### What you have to do
In the records that follow, find each line containing "endpoints" and copy it.
Data records Start Marker
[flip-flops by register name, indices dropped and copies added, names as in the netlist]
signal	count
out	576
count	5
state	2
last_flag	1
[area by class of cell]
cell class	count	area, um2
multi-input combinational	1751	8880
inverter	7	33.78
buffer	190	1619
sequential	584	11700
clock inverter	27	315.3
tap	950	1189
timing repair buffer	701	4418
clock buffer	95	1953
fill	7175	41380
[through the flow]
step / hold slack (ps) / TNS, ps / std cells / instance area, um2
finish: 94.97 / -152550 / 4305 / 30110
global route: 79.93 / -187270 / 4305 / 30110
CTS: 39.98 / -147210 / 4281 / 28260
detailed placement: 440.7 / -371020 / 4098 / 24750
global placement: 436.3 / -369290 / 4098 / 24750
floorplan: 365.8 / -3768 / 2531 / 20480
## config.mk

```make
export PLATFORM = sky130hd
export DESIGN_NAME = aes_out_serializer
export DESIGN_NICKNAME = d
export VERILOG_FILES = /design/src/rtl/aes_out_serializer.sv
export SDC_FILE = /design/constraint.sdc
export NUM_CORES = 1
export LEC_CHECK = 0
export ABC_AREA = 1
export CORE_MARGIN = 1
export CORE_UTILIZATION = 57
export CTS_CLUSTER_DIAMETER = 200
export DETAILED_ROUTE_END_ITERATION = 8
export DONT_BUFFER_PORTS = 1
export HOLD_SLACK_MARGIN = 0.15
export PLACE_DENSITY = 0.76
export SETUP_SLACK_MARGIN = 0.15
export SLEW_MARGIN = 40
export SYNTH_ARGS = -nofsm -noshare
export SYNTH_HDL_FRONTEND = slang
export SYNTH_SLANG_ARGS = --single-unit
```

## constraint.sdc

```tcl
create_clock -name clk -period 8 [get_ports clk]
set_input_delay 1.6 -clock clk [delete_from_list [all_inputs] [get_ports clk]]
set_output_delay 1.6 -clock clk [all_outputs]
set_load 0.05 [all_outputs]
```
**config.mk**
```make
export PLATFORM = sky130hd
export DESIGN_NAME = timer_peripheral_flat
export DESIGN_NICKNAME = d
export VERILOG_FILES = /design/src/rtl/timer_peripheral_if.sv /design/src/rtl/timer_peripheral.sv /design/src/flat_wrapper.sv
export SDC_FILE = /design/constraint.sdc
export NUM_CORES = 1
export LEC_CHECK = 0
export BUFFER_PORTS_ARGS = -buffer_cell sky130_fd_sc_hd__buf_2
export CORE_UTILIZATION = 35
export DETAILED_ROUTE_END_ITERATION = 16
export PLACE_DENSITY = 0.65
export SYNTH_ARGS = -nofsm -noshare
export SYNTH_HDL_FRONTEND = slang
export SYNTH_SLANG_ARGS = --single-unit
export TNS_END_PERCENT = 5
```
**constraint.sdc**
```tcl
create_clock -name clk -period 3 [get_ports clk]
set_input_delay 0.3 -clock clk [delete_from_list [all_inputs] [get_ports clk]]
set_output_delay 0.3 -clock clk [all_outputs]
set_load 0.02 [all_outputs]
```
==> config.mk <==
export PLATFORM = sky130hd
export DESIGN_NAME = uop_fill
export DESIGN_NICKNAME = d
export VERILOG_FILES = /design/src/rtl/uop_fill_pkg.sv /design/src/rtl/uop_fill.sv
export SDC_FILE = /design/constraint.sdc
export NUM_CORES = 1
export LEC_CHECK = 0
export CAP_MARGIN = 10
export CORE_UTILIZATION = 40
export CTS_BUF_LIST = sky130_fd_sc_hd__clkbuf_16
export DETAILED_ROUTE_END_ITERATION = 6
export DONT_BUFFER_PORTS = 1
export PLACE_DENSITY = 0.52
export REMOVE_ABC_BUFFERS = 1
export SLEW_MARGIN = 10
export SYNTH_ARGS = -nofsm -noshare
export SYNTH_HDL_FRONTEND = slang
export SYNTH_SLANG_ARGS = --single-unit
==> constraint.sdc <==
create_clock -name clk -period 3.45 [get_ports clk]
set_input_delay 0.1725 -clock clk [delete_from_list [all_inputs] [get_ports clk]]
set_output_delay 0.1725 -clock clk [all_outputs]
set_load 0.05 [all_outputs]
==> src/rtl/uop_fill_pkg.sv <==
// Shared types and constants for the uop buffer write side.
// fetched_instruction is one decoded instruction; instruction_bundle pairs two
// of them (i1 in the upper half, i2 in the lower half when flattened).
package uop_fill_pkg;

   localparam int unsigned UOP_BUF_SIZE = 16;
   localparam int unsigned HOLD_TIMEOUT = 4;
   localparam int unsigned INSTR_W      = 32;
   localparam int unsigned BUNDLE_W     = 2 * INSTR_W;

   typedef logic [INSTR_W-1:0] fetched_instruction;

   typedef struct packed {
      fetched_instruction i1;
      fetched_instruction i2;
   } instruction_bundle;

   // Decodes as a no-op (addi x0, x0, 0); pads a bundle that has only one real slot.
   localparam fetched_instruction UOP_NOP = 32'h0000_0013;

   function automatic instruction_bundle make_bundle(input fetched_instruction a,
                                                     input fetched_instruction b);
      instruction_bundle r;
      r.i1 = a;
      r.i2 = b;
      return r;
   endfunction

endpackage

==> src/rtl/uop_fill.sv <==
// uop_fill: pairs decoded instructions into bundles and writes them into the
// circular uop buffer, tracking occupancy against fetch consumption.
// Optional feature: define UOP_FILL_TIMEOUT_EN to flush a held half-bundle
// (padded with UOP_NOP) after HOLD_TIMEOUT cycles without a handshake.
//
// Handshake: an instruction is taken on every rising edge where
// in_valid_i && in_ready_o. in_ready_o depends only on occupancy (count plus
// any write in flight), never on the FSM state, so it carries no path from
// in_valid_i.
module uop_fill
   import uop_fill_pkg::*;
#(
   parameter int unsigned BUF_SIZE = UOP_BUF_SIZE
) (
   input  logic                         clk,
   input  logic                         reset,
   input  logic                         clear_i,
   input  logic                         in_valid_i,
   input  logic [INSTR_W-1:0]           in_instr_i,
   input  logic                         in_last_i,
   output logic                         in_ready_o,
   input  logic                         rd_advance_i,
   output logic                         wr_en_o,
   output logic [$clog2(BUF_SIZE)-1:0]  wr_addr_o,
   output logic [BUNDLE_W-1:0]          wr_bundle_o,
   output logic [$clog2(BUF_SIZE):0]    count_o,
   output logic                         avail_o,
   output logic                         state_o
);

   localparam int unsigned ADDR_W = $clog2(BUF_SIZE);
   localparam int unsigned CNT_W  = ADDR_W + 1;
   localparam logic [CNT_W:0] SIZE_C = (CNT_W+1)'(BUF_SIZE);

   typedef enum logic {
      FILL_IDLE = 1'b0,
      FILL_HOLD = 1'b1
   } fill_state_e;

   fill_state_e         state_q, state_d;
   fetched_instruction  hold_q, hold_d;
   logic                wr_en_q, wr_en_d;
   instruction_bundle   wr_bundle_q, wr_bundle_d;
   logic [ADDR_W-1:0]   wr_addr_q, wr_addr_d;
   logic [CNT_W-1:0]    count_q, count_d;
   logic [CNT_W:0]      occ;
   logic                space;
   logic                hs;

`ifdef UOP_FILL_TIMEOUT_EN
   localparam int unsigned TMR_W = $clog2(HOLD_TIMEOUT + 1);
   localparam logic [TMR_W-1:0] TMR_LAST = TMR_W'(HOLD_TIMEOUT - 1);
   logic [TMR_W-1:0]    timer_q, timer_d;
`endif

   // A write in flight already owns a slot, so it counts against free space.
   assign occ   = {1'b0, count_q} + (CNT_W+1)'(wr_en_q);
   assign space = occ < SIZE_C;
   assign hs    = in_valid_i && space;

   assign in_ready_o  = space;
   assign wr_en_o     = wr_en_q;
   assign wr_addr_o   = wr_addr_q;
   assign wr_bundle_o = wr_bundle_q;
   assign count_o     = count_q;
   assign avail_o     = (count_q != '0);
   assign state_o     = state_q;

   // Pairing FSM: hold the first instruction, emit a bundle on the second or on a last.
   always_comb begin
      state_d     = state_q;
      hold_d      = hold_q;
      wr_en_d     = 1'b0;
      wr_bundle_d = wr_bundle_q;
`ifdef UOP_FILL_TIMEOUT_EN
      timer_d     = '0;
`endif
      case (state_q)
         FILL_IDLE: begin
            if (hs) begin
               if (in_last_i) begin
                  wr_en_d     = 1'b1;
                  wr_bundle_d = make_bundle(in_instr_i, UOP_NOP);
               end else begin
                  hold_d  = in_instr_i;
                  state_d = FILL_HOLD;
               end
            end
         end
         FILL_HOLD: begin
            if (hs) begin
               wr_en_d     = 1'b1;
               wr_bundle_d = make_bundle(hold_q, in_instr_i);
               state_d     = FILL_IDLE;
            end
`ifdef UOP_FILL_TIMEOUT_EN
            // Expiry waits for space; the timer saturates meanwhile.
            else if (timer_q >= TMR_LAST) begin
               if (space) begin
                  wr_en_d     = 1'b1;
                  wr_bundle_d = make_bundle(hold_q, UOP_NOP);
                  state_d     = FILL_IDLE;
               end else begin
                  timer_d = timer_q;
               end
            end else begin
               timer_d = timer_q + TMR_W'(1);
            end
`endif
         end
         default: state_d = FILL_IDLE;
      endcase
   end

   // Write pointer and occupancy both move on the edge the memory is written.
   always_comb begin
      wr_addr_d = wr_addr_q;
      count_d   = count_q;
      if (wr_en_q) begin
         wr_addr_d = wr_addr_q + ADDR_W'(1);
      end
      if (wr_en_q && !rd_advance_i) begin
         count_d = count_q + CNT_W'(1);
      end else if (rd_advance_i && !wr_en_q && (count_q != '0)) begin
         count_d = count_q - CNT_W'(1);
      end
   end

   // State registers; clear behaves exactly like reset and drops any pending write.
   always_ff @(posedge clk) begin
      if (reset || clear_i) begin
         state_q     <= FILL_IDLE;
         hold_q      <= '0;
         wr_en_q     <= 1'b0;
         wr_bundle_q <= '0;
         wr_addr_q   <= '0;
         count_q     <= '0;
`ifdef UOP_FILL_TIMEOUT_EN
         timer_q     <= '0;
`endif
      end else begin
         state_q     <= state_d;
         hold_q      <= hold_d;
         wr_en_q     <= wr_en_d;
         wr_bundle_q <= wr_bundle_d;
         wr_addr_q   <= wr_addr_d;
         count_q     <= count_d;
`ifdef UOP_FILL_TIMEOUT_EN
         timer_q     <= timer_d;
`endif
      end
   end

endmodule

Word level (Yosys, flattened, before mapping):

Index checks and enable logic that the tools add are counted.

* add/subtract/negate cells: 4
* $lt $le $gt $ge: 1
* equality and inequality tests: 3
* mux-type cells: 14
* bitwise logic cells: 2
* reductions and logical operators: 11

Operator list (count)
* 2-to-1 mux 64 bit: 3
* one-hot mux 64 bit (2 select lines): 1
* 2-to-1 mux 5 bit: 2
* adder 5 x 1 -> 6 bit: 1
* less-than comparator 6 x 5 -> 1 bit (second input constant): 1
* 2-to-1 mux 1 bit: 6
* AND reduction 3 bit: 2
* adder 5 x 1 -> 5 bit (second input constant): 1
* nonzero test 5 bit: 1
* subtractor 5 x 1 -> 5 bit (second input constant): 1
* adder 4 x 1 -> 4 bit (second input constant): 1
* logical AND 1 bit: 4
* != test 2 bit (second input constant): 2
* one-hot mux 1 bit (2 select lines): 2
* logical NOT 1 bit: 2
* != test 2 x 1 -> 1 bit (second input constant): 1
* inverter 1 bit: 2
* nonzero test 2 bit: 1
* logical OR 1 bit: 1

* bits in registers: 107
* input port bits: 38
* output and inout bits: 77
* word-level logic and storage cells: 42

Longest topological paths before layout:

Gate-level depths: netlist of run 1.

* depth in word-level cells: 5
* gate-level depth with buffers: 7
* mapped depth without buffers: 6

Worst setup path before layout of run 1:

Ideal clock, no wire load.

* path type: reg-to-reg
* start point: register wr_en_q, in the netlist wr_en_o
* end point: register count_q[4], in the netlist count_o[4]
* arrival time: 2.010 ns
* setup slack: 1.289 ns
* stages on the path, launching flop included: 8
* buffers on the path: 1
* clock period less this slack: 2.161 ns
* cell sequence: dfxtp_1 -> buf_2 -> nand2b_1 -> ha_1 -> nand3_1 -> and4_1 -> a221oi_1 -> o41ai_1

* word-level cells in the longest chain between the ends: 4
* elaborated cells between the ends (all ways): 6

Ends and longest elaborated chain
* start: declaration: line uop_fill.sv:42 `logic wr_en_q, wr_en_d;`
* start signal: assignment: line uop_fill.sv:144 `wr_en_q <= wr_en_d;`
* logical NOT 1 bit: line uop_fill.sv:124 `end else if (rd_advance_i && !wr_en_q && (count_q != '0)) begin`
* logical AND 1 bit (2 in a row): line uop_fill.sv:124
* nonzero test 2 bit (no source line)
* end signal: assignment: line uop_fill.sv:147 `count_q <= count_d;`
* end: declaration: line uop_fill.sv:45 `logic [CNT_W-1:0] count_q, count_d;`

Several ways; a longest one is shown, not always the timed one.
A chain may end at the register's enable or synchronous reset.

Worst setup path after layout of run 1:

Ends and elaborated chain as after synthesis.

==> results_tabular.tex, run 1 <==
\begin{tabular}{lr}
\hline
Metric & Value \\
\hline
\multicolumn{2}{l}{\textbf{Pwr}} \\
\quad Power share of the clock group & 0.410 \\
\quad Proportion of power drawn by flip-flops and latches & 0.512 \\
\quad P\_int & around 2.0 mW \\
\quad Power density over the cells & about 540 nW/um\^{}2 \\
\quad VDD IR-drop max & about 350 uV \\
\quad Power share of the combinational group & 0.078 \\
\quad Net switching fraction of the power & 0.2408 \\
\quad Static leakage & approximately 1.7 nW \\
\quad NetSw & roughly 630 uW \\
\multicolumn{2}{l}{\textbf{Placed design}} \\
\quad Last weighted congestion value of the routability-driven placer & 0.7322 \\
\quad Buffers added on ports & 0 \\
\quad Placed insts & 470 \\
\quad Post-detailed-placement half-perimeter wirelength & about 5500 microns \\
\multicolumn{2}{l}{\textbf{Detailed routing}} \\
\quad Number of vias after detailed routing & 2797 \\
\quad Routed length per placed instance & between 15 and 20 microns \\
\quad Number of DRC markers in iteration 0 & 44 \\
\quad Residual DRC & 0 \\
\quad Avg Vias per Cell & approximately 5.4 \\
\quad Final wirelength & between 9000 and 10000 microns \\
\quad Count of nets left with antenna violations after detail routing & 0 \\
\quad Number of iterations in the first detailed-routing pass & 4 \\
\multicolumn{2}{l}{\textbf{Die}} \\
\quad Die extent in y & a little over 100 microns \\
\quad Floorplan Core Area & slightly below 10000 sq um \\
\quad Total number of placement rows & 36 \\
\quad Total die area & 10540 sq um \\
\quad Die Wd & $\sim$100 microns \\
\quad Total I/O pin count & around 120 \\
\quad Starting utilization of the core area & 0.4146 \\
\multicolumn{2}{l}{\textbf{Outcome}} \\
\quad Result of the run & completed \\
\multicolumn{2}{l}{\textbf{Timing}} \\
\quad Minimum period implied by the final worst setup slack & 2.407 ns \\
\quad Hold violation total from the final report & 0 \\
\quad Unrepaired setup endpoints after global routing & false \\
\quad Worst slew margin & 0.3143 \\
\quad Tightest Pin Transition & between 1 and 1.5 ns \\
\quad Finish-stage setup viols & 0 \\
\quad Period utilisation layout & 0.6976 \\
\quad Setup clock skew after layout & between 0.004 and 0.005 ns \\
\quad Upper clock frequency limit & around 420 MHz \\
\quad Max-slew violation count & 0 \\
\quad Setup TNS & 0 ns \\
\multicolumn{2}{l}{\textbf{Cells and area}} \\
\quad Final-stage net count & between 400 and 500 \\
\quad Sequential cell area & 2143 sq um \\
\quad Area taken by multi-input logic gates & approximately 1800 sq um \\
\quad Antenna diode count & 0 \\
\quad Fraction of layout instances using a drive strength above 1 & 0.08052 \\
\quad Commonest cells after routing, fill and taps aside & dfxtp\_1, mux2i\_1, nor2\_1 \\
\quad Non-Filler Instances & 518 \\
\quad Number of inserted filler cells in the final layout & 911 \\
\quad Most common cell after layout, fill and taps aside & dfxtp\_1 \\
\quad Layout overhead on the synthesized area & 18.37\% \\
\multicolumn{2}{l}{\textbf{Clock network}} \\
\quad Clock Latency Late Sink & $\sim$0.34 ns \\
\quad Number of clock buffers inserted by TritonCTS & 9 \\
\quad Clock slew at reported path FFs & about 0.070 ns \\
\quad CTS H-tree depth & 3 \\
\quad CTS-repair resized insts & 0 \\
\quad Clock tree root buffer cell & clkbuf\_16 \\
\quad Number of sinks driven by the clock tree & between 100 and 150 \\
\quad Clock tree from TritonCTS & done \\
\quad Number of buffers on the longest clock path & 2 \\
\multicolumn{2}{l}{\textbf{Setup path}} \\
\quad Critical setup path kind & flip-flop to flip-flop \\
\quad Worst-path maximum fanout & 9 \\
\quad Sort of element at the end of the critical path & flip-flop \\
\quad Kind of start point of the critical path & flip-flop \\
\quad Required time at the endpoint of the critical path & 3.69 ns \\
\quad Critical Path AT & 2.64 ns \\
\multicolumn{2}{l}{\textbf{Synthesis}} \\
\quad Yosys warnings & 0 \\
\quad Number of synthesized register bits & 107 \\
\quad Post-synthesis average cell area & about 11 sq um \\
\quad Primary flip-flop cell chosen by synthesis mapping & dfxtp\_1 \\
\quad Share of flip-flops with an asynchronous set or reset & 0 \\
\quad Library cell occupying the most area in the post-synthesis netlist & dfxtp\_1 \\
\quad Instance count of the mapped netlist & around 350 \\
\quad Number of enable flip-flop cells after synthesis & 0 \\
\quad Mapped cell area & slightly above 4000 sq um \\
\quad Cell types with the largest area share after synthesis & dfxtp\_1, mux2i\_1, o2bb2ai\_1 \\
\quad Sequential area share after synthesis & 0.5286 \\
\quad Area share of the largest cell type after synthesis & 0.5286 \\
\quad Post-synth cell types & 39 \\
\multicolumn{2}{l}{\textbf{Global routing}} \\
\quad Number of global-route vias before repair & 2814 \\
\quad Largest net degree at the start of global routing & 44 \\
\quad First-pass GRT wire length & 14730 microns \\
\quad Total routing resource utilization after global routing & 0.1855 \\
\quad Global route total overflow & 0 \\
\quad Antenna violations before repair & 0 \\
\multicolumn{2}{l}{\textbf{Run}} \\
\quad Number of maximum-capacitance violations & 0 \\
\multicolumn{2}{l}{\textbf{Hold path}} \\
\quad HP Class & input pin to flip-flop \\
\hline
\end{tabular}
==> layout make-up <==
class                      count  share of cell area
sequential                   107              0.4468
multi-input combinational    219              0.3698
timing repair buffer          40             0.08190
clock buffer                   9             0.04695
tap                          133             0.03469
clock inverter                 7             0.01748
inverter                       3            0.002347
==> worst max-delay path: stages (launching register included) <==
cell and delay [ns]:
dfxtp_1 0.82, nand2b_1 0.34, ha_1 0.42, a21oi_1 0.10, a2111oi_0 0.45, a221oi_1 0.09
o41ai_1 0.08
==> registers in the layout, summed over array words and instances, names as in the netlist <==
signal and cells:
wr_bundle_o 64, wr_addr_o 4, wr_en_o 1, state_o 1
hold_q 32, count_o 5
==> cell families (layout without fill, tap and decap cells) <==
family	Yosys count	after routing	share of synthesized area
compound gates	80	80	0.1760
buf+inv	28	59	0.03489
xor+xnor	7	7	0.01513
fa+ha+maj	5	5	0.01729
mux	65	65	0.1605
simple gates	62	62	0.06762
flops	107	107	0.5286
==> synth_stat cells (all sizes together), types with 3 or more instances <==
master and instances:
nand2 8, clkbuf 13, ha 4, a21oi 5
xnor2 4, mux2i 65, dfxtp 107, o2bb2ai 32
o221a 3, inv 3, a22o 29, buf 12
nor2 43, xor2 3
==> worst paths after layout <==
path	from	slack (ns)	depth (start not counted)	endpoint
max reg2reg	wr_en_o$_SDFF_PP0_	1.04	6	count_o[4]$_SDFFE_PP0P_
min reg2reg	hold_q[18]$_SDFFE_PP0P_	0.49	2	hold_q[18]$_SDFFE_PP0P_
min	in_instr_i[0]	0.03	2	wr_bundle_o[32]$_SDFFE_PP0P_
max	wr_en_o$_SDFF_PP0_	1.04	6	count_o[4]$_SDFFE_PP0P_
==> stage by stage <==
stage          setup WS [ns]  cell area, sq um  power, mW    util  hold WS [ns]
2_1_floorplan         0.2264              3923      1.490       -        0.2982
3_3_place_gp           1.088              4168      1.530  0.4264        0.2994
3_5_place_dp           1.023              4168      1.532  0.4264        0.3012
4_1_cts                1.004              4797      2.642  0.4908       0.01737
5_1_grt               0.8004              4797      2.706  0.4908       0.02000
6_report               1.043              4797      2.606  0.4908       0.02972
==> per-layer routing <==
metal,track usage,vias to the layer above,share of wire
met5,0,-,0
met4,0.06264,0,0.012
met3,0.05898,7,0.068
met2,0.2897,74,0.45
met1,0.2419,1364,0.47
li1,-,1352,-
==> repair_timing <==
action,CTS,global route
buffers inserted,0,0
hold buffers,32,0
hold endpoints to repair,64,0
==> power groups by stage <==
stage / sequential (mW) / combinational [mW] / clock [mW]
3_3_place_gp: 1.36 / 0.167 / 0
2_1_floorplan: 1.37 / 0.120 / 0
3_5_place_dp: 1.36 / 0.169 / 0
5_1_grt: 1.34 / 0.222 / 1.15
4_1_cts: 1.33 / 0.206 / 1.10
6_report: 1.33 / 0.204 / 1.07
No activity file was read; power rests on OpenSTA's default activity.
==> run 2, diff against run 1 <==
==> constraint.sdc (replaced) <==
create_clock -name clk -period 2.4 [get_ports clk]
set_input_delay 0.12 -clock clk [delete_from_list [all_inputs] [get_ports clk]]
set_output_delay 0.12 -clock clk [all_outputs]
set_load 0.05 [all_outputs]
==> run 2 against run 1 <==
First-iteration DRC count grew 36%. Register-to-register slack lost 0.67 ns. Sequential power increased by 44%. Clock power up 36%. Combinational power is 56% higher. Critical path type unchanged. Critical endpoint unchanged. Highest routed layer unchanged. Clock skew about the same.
Data records End Marker
### Answer space
\quad Unrepaired setup endpoints after global routing & false \\
hold endpoints to repair,64,0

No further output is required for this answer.